Activity: Everything in the data below is left aside except the lines from the one containing "met3 | 469 | 16 | 0.04129" through the one containing "289 | 0.2796 |"; repeat those exactly.

Information provided:
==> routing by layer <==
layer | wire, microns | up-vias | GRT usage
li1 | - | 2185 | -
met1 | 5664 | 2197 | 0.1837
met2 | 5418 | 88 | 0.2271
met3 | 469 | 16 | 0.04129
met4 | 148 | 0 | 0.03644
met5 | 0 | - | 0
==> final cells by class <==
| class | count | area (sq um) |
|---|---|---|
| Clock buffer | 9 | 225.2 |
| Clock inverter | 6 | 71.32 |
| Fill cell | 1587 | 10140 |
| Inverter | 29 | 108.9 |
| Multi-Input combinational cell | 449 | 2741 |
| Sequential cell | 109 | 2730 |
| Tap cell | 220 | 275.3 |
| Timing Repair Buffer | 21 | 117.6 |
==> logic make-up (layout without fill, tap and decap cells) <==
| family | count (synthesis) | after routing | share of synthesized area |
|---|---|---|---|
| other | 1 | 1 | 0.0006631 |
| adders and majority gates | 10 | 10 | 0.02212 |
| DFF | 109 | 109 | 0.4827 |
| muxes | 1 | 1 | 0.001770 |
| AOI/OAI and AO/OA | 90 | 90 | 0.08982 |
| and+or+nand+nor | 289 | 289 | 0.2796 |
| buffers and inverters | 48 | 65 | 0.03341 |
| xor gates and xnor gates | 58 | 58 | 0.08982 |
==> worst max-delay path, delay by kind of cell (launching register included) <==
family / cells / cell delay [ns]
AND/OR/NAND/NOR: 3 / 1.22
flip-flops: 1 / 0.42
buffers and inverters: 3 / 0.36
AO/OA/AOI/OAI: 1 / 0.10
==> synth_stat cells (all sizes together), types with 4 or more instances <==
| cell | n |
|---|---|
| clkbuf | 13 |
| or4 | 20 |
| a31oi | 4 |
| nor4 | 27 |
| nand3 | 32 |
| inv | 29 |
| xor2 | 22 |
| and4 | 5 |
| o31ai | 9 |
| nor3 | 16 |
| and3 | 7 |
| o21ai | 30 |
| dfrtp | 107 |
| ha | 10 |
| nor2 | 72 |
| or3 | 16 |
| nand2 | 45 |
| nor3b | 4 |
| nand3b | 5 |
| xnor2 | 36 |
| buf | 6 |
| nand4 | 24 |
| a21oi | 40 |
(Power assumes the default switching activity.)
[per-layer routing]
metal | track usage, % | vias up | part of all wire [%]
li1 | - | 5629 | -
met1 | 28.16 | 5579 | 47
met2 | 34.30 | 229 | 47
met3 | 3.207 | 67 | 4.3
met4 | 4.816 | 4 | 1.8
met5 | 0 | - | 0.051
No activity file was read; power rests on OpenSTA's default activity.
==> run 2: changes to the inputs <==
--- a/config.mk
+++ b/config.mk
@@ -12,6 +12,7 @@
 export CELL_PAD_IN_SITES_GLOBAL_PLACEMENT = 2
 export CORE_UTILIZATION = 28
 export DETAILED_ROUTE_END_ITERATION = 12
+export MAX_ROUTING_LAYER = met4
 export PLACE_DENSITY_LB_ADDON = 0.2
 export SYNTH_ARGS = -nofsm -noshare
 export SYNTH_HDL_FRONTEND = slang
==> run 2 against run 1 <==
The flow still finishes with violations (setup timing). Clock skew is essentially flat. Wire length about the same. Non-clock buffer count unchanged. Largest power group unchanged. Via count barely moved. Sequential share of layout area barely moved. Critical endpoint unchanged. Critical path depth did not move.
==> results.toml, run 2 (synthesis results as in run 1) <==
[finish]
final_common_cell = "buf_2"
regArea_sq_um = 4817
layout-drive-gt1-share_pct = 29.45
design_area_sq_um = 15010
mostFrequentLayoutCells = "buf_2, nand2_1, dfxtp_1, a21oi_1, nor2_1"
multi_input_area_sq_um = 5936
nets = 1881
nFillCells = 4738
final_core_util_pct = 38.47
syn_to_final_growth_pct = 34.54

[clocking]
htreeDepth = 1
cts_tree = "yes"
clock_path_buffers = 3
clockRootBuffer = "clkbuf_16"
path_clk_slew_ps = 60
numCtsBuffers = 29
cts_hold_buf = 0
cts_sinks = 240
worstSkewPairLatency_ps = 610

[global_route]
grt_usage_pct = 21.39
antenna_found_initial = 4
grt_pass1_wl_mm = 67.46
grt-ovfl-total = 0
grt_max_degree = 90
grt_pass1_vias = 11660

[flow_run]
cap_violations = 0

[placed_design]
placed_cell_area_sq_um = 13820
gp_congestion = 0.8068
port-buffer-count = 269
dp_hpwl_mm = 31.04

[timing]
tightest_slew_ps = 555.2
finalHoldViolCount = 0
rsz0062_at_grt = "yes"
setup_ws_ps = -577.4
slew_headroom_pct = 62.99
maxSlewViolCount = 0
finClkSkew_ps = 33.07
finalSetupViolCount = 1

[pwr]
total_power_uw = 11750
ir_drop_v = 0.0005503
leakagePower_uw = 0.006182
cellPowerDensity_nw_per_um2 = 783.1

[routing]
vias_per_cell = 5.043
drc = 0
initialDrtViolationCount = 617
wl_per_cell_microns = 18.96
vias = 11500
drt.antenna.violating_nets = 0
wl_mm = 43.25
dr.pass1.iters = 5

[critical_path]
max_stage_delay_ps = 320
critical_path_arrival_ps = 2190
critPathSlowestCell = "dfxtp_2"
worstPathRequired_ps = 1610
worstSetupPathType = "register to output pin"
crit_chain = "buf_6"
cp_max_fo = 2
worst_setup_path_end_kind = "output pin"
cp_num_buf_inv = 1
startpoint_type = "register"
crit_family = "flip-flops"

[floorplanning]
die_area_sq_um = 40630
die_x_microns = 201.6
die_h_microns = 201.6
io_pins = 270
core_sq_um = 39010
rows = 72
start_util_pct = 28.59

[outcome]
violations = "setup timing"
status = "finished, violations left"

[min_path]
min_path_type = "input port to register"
[config.mk]
export PLATFORM = sky130hd
export DESIGN_NAME = cmcc_top
export DESIGN_NICKNAME = d
export VERILOG_FILES = /design/src/rtl/cmcc_crc_step.v /design/src/rtl/cmcc_top.v
export VERILOG_INCLUDE_DIRS = /design/src /design/src/rtl
export SDC_FILE = /design/constraint.sdc
export NUM_CORES = 1
export LEC_CHECK = 0
export ABC_CLOCK_PERIOD_IN_PS = 6900
export CORE_AREA = 2 2 152 154
export DETAILED_ROUTE_END_ITERATION = 16
export DIE_AREA = 0 0 154 156
export DONT_BUFFER_PORTS = 1
export PLACE_DENSITY = 0.69
export SLEW_MARGIN = 20
export SYNTH_ARGS = -nofsm -noshare
export SYNTH_HDL_FRONTEND = slang
export SYNTH_SLANG_ARGS = --single-unit
[constraint.sdc]
create_clock -name clk_i -period 6.9 [get_ports clk_i]
set_input_delay 1.38 -clock clk_i [delete_from_list [all_inputs] [get_ports clk_i]]
set_output_delay 1.38 -clock clk_i [all_outputs]
set_load 0.05 [all_outputs]
**config.mk**
```make
export PLATFORM = sky130hd
export DESIGN_NAME = hwt_tuning_regs
export DESIGN_NICKNAME = d
export VERILOG_FILES = /design/src/hwt_pkg.sv /design/src/hwt_seg_if.sv /design/src/hwt_seg_adjust.sv /design/src/hwt_tuning_regs.sv
export VERILOG_INCLUDE_DIRS = /design/src /design/src/src
export SDC_FILE = /design/constraint.sdc
export NUM_CORES = 1
export LEC_CHECK = 0
export ABC_AREA = 1
export BUFFER_PORTS_ARGS = -buffer_cell sky130_fd_sc_hd__buf_2
export CAP_MARGIN = 20
export CORE_AREA = 3 3 185 187
export CTS_CLUSTER_DIAMETER = 60
export DETAILED_ROUTE_END_ITERATION = 16
export DIE_AREA = 0 0 188 190
export GPL_TIMING_DRIVEN = 0
export HOLD_SLACK_MARGIN = 0.05
export SYNTH_ARGS = -nofsm -noshare
export SYNTH_HDL_FRONTEND = slang
export SYNTH_SLANG_ARGS = --single-unit
```
**constraint.sdc**
```tcl
create_clock -name clk_i -period 15 [get_ports clk_i]
set_clock_uncertainty 0.15 [all_clocks]
set_input_delay 0 -clock clk_i [delete_from_list [all_inputs] [get_ports clk_i]]
set_output_delay 0 -clock clk_i [all_outputs]
set_load 0.02 [all_outputs]
```
**src/hwt_params.svh**
```systemverilog
// Offsets, reset values and derivation constants of the haptic tuning bank
`ifndef HWT_PARAMS_SVH
`define HWT_PARAMS_SVH

`define HWT_ADDR_NEG_SUSTAIN 8'h1C
`define HWT_ADDR_BRAKE_TIME 8'h1D
`define HWT_ADDR_FULL_SCALE 8'h1F
`define HWT_ADDR_OD_LIMIT 8'h20
`define HWT_ADDR_LOSS_COMP 8'h21
`define HWT_ADDR_FB_LEVEL 8'h22

`define HWT_RST_NEG_SUSTAIN 8'h00
`define HWT_RST_BRAKE_TIME 8'h00
`define HWT_RST_FULL_SCALE 8'h3F
`define HWT_RST_OD_LIMIT 8'hFF
`define HWT_RST_LOSS_COMP 8'h0D
`define HWT_RST_FB_LEVEL 8'h6D

`define HWT_LEVEL_START_MIN 8'h7F
`define HWT_LEVEL_START_MAX 8'h80
`define HWT_LOSS_COMP_SHIFT 2
`define HWT_SCALE_SHIFT 8
`define HWT_READ_UNMAPPED 8'h00

`endif

```
**src/hwt_pkg.sv**
```systemverilog
// Types shared by the haptic waveform tuning bank
package hwt_pkg;

  typedef logic [7:0] hwt_byte_t;
  typedef logic signed [7:0] hwt_level_t;
  typedef logic [8:0] hwt_steps_t;
  typedef logic signed [16:0] hwt_delta_ms_t;

  typedef enum logic [2:0]
  {
    SEG_NONE,
    SEG_OVERDRIVE,
    SEG_POS_SUSTAIN,
    SEG_NEG_SUSTAIN,
    SEG_BRAKE
  } hwt_seg_class_t;

  typedef enum logic [1:0]
  {
    ST_IDLE,
    ST_SCAN,
    ST_PLAY
  } hwt_state_t;

endpackage

```
**src/hwt_seg_if.sv**
```systemverilog
// Carrier between the bank and its segment adjuster
`timescale 1ns/1ns
interface hwt_seg_if;
  import hwt_pkg::*;
  hwt_level_t level;
  hwt_level_t wave_max;
  hwt_level_t wave_min;
  logic [7:0] base_steps;
  logic [7:0] step_period;
  logic closed_loop;
  hwt_byte_t neg_sustain_offset;
  hwt_byte_t brake_time_offset;
  hwt_seg_class_t seg_class;
  hwt_steps_t adj_steps;
  hwt_delta_ms_t delta_ms;

  modport bank
  (
    output level, wave_max, wave_min, base_steps, step_period, closed_loop,
    output neg_sustain_offset, brake_time_offset,
    input seg_class, adj_steps, delta_ms
  );
  modport adjuster
  (
    input level, wave_max, wave_min, base_steps, step_period, closed_loop,
    input neg_sustain_offset, brake_time_offset,
    output seg_class, adj_steps, delta_ms
  );
endinterface

```
**src/hwt_seg_adjust.sv**
```systemverilog
// Classifies one waveform sample and lengthens or shortens its duration by the signed offsets
`timescale 1ns/1ns
module hwt_seg_adjust
(
  hwt_seg_if.adjuster seg
);
  import hwt_pkg::*;

  logic signed [7:0] offset;
  logic signed [9:0] sum;

  always_comb
  begin
    offset = 8'sh00;
    if (seg.level == seg.wave_max && seg.level > 8'sh00)
    begin
      seg.seg_class = SEG_OVERDRIVE;
    end
    else if (seg.level > 8'sh00)
    begin
      seg.seg_class = SEG_POS_SUSTAIN;
    end
    else if (seg.level < 8'sh00 && seg.level == seg.wave_min)
    begin
      seg.seg_class = SEG_BRAKE; // [RL5]
      // Closed loop brakes on its own, so the offset is dropped there
      if (!seg.closed_loop)
      begin
        offset = $signed(seg.brake_time_offset); // [RL4] [RL6]
      end
    end
    else if (seg.level < 8'sh00)
    begin
      seg.seg_class = SEG_NEG_SUSTAIN; // [RL2]
      offset = $signed(seg.neg_sustain_offset); // [RL1]
    end
    else
    begin
      seg.seg_class = SEG_NONE;
    end
    sum = $signed({2'b00, seg.base_steps}) + 10'(offset);
    // A segment can shrink to nothing but never below
    if (sum < 10'sh000)
    begin
      seg.adj_steps = 9'h000;
    end
    else
    begin
      seg.adj_steps = sum[8:0];
    end
    seg.delta_ms = 17'(offset) * $signed({9'h000, seg.step_period}); // [RL3] [RL7]
  end

endmodule // hwt_seg_adjust

```
**src/hwt_tuning_regs.sv**
```systemverilog
// Haptic waveform tuning register bank with segment timing and drive limiting
// What this block does; RL9 and RL10 are duties of software
// RL1: Negative sustain lengthened by its offset register
// RL2: Non-braking negative samples count as sustain
// RL3: Sustain offset signed, times step period
// RL4: Braking segment lengthened by brake offset
// RL5: Braking is the most negative level
// RL6: Brake offset applies in open loop only
// RL7: Brake offset signed, times step period
// RL8: Full-scale level sets closed-loop full scale
// RL9: Software writes rated level before calibration
// RL10: Software recalibrates after changing full scale
// RL11: Closed-loop overdrive and braking clamped to limit
// RL12: Calibration stores loss compensation, offsets losses
// RL13: Loss compensation derived from measured impedance
// RL14: Feedback gain derived from feedback level
// RL15: Eight-bit registers, read back, reset defaults
`timescale 1ns/1ns
`include "hwt_params.svh"
module hwt_tuning_regs
(
  input wire logic clk_i,
  input wire logic rst_b_i,
  input wire logic [7:0] reg_addr_i,
  input wire logic reg_wr_i,
  input wire logic [7:0] reg_wdata_i,
  input wire logic reg_rd_i,
  output logic [7:0] reg_rdata_o,
  output logic reg_rvalid_o,
  input wire logic closed_loop_i,
  input wire logic [7:0] step_period_i,
  input wire logic wave_start_i,
  input wire logic scan_valid_i,
  input wire hwt_pkg::hwt_level_t scan_level_i,
  input wire logic play_valid_i,
  input wire hwt_pkg::hwt_level_t play_level_i,
  input wire logic [7:0] play_steps_i,
  output hwt_pkg::hwt_seg_class_t seg_class_o,
  output hwt_pkg::hwt_steps_t seg_steps_o,
  output hwt_pkg::hwt_delta_ms_t seg_delta_ms_o,
  output logic seg_valid_o,
  input wire logic drive_valid_i,
  input wire logic [7:0] drive_req_i,
  input wire logic od_brake_phase_i,
  input wire logic [7:0] fb_demand_i,
  output logic [7:0] drive_level_o,
  output logic drive_valid_o,
  input wire logic cal_done_i,
  input wire logic [7:0] cal_impedance_i,
  input wire logic [7:0] cal_feedback_i,
  output logic [7:0] fb_gain_o,
  output logic [1:0] phase_o
);
  import hwt_pkg::*;

  hwt_seg_if seg ();

  hwt_byte_t neg_sustain_offset_reg, neg_sustain_offset_next;
  hwt_byte_t brake_time_offset_reg, brake_time_offset_next;
  hwt_byte_t full_scale_drive_level_reg, full_scale_drive_level_next;
  hwt_byte_t overdrive_voltage_limit_reg, overdrive_voltage_limit_next;
  hwt_byte_t calibrated_loss_compensation_reg, calibrated_loss_compensation_next;
  hwt_byte_t calibrated_feedback_level_reg, calibrated_feedback_level_next;
  logic [7:0] reg_rdata_reg, reg_rdata_next;
  logic reg_rvalid_reg, reg_rvalid_next;

  hwt_state_t state_reg, state_next;
  hwt_level_t wave_min_reg, wave_min_next;
  hwt_level_t wave_max_reg, wave_max_next;

  hwt_seg_class_t seg_class_reg, seg_class_next;
  hwt_steps_t seg_steps_reg, seg_steps_next;
  hwt_delta_ms_t seg_delta_ms_reg, seg_delta_ms_next;
  logic seg_valid_reg, seg_valid_next;

  logic [7:0] drive_level_reg, drive_level_next;
  logic drive_valid_reg, drive_valid_next;
  logic [7:0] fb_gain_reg, fb_gain_next;

  logic [15:0] scaled;
  logic [7:0] target;
  logic [15:0] loss_term;
  logic [8:0] compensated;
  logic [7:0] comp_sat;
  logic [7:0] derived_comp;

  // Register access: writes land next edge, reads answer one cycle later
  always_comb
  begin
    neg_sustain_offset_next = neg_sustain_offset_reg;
    brake_time_offset_next = brake_time_offset_reg;
    full_scale_drive_level_next = full_scale_drive_level_reg;
    overdrive_voltage_limit_next = overdrive_voltage_limit_reg;
    calibrated_loss_compensation_next = calibrated_loss_compensation_reg;
    calibrated_feedback_level_next = calibrated_feedback_level_reg;
    derived_comp = cal_impedance_i >> `HWT_LOSS_COMP_SHIFT;
    if (reg_wr_i)
    begin
      case (reg_addr_i)
        `HWT_ADDR_NEG_SUSTAIN: neg_sustain_offset_next = reg_wdata_i; // [RL15]
        `HWT_ADDR_BRAKE_TIME: brake_time_offset_next = reg_wdata_i; // [RL15]
        `HWT_ADDR_FULL_SCALE: full_scale_drive_level_next = reg_wdata_i; // [RL15]
        `HWT_ADDR_OD_LIMIT: overdrive_voltage_limit_next = reg_wdata_i; // [RL15]
        `HWT_ADDR_LOSS_COMP: calibrated_loss_compensation_next = reg_wdata_i; // [RL15]
        `HWT_ADDR_FB_LEVEL: calibrated_feedback_level_next = reg_wdata_i; // [RL15]
        default:
        begin
        end
      endcase
    end
    // A finishing calibration wins over a host write in the same cycle
    if (cal_done_i)
    begin
      calibrated_loss_compensation_next = derived_comp; // [RL12] [RL13]
      calibrated_feedback_level_next = cal_feedback_i;
    end
    reg_rvalid_next = reg_rd_i;
    reg_rdata_next = reg_rdata_reg;
    if (reg_rd_i)
    begin
      case (reg_addr_i)
        `HWT_ADDR_NEG_SUSTAIN: reg_rdata_next = neg_sustain_offset_reg;
        `HWT_ADDR_BRAKE_TIME: reg_rdata_next = brake_time_offset_reg;
        `HWT_ADDR_FULL_SCALE: reg_rdata_next = full_scale_drive_level_reg;
        `HWT_ADDR_OD_LIMIT: reg_rdata_next = overdrive_voltage_limit_reg;
        `HWT_ADDR_LOSS_COMP: reg_rdata_next = calibrated_loss_compensation_reg;
        `HWT_ADDR_FB_LEVEL: reg_rdata_next = calibrated_feedback_level_reg;
        default: reg_rdata_next = `HWT_READ_UNMAPPED;
      endcase
    end
  end

  always_ff @(posedge clk_i)
  begin
    if (!rst_b_i)
    begin
      neg_sustain_offset_reg <= `HWT_RST_NEG_SUSTAIN; // [RL15]
      brake_time_offset_reg <= `HWT_RST_BRAKE_TIME;
      full_scale_drive_level_reg <= `HWT_RST_FULL_SCALE;
      overdrive_voltage_limit_reg <= `HWT_RST_OD_LIMIT;
      calibrated_loss_compensation_reg <= `HWT_RST_LOSS_COMP;
      calibrated_feedback_level_reg <= `HWT_RST_FB_LEVEL;
      reg_rdata_reg <= 8'h00;
      reg_rvalid_reg <= 1'b0;
    end
    else
    begin
      neg_sustain_offset_reg <= neg_sustain_offset_next;
      brake_time_offset_reg <= brake_time_offset_next;
      full_scale_drive_level_reg <= full_scale_drive_level_next;
      overdrive_voltage_limit_reg <= overdrive_voltage_limit_next;
      calibrated_loss_compensation_reg <= calibrated_loss_compensation_next;
      calibrated_feedback_level_reg <= calibrated_feedback_level_next;
      reg_rdata_reg <= reg_rdata_next;
      reg_rvalid_reg <= reg_rvalid_next;
    end
  end

  // Waveform scan finds its extremes before any sample plays; the
  // engine must scan the whole waveform first or the brake is misjudged
  always_comb
  begin
    state_next = state_reg;
    wave_min_next = wave_min_reg;
    wave_max_next = wave_max_reg;
    case (state_reg)
      ST_IDLE:
      begin
        if (wave_start_i)
        begin
          state_next = ST_SCAN;
          wave_min_next = `HWT_LEVEL_START_MIN;
          wave_max_next = `HWT_LEVEL_START_MAX;
        end
      end
      ST_SCAN:
      begin
        if (scan_valid_i)
        begin
          if (scan_level_i < wave_min_reg)
          begin
            wave_min_next = scan_level_i; // [RL5]
          end
          if (scan_level_i > wave_max_reg)
          begin
            wave_max_next = scan_level_i;
          end
        end
        if (play_valid_i)
        begin
          state_next = ST_PLAY;
        end
      end
      ST_PLAY:
      begin
        if (wave_start_i)
        begin
          state_next = ST_SCAN;
          wave_min_next = `HWT_LEVEL_START_MIN;
          wave_max_next = `HWT_LEVEL_START_MAX;
        end
      end
      default: state_next = ST_IDLE;
    endcase
  end

  always_ff @(posedge clk_i)
  begin
    if (!rst_b_i)
    begin
      state_reg <= ST_IDLE;
      wave_min_reg <= `HWT_LEVEL_START_MIN;
      wave_max_reg <= `HWT_LEVEL_START_MAX;
    end
    else
    begin
      state_reg <= state_next;
      wave_min_reg <= wave_min_next;
      wave_max_reg <= wave_max_next;
    end
  end

  assign seg.level = play_level_i;
  assign seg.wave_max = wave_max_reg;
  assign seg.wave_min = wave_min_reg;
  assign seg.base_steps = play_steps_i;
  assign seg.step_period = step_period_i;
  assign seg.closed_loop = closed_loop_i;
  assign seg.neg_sustain_offset = neg_sustain_offset_reg;
  assign seg.brake_time_offset = brake_time_offset_reg;

  hwt_seg_adjust u_adjust
  (
    .seg(seg.adjuster)
  );

  always_comb
  begin
    seg_class_next = seg_class_reg;
    seg_steps_next = seg_steps_reg;
    seg_delta_ms_next = seg_delta_ms_reg;
    seg_valid_next = 1'b0;
    if (play_valid_i && state_reg != ST_IDLE)
    begin
      seg_class_next = seg.seg_class;
      seg_steps_next = seg.adj_steps; // [RL1] [RL4]
      seg_delta_ms_next = seg.delta_ms; // [RL3] [RL7]
      seg_valid_next = 1'b1;
    end
  end

  always_ff @(posedge clk_i)
  begin
    if (!rst_b_i)
    begin
      seg_class_reg <= SEG_NONE;
      seg_steps_reg <= 9'h000;
      seg_delta_ms_reg <= 17'sh00000;
      seg_valid_reg <= 1'b0;
    end
    else
    begin
      seg_class_reg <= seg_class_next;
      seg_steps_reg <= seg_steps_next;
      seg_delta_ms_reg <= seg_delta_ms_next;
      seg_valid_reg <= seg_valid_next;
    end
  end

  // Drive path: scale to full scale, add loss compensation, clamp
  always_comb
  begin
    scaled = drive_req_i * full_scale_drive_level_reg; // [RL8]
    target = scaled[15:8];
    loss_term = target * calibrated_loss_compensation_reg;
    compensated = {1'b0, target} + {1'b0, loss_term[15:8]}; // [RL12]
    comp_sat = compensated[8] ? 8'hFF : compensated[7:0];
    drive_level_next = drive_level_reg;
    drive_valid_next = drive_valid_i;
    if (drive_valid_i)
    begin
      if (closed_loop_i && od_brake_phase_i)
      begin
        // Feedback may push past full scale here, but only to the limit
        if (fb_demand_i > overdrive_voltage_limit_reg)
        begin
          drive_level_next = overdrive_voltage_limit_reg; // [RL11]
        end
        else
        begin
          drive_level_next = fb_demand_i; // [RL11]
        end
      end
      else
      begin
        drive_level_next = comp_sat;
      end
    end
    fb_gain_next = calibrated_feedback_level_reg; // [RL14]
  end

  always_ff @(posedge clk_i)
  begin
    if (!rst_b_i)
    begin
      drive_level_reg <= 8'h00;
      drive_valid_reg <= 1'b0;
      fb_gain_reg <= `HWT_RST_FB_LEVEL;
    end
    else
    begin
      drive_level_reg <= drive_level_next;
      drive_valid_reg <= drive_valid_next;
      fb_gain_reg <= fb_gain_next;
    end
  end

  assign reg_rdata_o = reg_rdata_reg;
  assign reg_rvalid_o = reg_rvalid_reg;
  assign seg_class_o = seg_class_reg;
  assign seg_steps_o = seg_steps_reg;
  assign seg_delta_ms_o = seg_delta_ms_reg;
  assign seg_valid_o = seg_valid_reg;
  assign drive_level_o = drive_level_reg;
  assign drive_valid_o = drive_valid_reg;
  assign fb_gain_o = fb_gain_reg;
  assign phase_o = state_reg;

endmodule // hwt_tuning_regs

```
==> results of run 1 <==
[final timing paths]
check                      to  slack (ps)                        startpoint  depth (start not counted)
max          drive_level_o[4]        5140     full_scale_drive_level_reg[7]                         40
min            seg_class_o[1]          50                   play_level_i[3]                          9
max reg2reg  drive_level_o[4]        5140     full_scale_drive_level_reg[7]                         40
min reg2reg      fb_gain_o[4]         300  calibrated_feedback_level_reg[4]                          2
[placed cells by master (no fill, tap or decap), types with 17 or more instances in the layout]
cell                            synthesis  final
sky130_fd_sc_hd__a21oi_1              103    103
sky130_fd_sc_hd__nand3_1               63     63
sky130_fd_sc_hd__nor2_1               204    204
sky130_fd_sc_hd__dfxtp_1              122    122
sky130_fd_sc_hd__dlygate4sd3_1          0     84
sky130_fd_sc_hd__fa_1                 109    109
sky130_fd_sc_hd__inv_1                332    332
sky130_fd_sc_hd__nand2_1              328    328
sky130_fd_sc_hd__xor2_1                19     19
sky130_fd_sc_hd__clkbuf_1              36     37
sky130_fd_sc_hd__buf_2                 10    145
sky130_fd_sc_hd__o211ai_1              20     20
sky130_fd_sc_hd__ha_1                 149    149
sky130_fd_sc_hd__o21ai_0               70     70
sky130_fd_sc_hd__clkbuf_16              0     17
[power by group through the flow]
stage	clock, mW	combinational (mW)	sequential [mW]
final	0.443	1.93	0.360
after global routing	0.461	2.26	0.363
after CTS	0.447	1.94	0.360
after detailed placement	0	1.90	0.367
after global placement	0	1.87	0.366
after floorplan	0	1.41	0.379
[per-stage QoR]
stage / worst slack [ps] / hold slack [ps] / total power, mW / utilization / std cells
2_1_floorplan: 6218 / -23.61 / 1.787 / - / 1763
3_3_place_gp: 5278 / 118.8 / 2.240 / 0.4353 / 2340
3_5_place_dp: 5138 / 121.9 / 2.266 / 0.4353 / 2340
4_1_cts: 5138 / 51.84 / 2.746 / 0.4801 / 2455
5_1_grt: 4384 / 101.2 / 3.079 / 0.4801 / 2455
6_report: 5141 / 50.39 / 2.730 / 0.4801 / 2455
[cell type report]
cell class,instances,area (um2)
well taps,442,553.0
clock buffers,18,429.2
repair buffers,219,1516
clock inverters,13,191.4
inverters,354,1331
fillers,3314,16960
plain buffers,48,196.4
flip-flops and latches,122,2442
multi-input cells,1239,8999
[logic make-up after synthesis]
| logic type | Yosys count | synth area share |
|---|---|---|
| fa+ha+maj | 258 | 0.3120 |
| buf+inv | 402 | 0.1178 |
| simple gates | 666 | 0.2182 |
| xor+xnor | 39 | 0.03097 |
| compound gates | 276 | 0.1327 |
| flops | 122 | 0.1883 |
[routing by layer]
metal / track usage / vias to the layer above / part of all wire / wire length [um]
met1: 0.2903 / 5804 / 0.45 / 17460
met4: 0.06898 / 0 / 0.028 / 1066
met3: 0.04109 / 65 / 0.060 / 2324
met5: 0 / - / 0 / 0
met2: 0.3801 / 354 / 0.46 / 17910
li1: - / 6060 / - / -
[critical path: cells and delay by family, from the launching register on]
family          cells  cell delay (ps)
fa+ha+maj          11             5260
buf+inv             7              760
xor+xnor            1              270
compound gates      7             1510
flops               1              310
simple gates       14             1420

Output for this task:
met3 | 469 | 16 | 0.04129
met4 | 148 | 0 | 0.03644
met5 | 0 | - | 0
==> final cells by class <==
| class | count | area (sq um) |
|---|---|---|
| Clock buffer | 9 | 225.2 |
| Clock inverter | 6 | 71.32 |
| Fill cell | 1587 | 10140 |
| Inverter | 29 | 108.9 |
| Multi-Input combinational cell | 449 | 2741 |
| Sequential cell | 109 | 2730 |
| Tap cell | 220 | 275.3 |
| Timing Repair Buffer | 21 | 117.6 |
==> logic make-up (layout without fill, tap and decap cells) <==
| family | count (synthesis) | after routing | share of synthesized area |
|---|---|---|---|
| other | 1 | 1 | 0.0006631 |
| adders and majority gates | 10 | 10 | 0.02212 |
| DFF | 109 | 109 | 0.4827 |
| muxes | 1 | 1 | 0.001770 |
| AOI/OAI and AO/OA | 90 | 90 | 0.08982 |
| and+or+nand+nor | 289 | 289 | 0.2796 |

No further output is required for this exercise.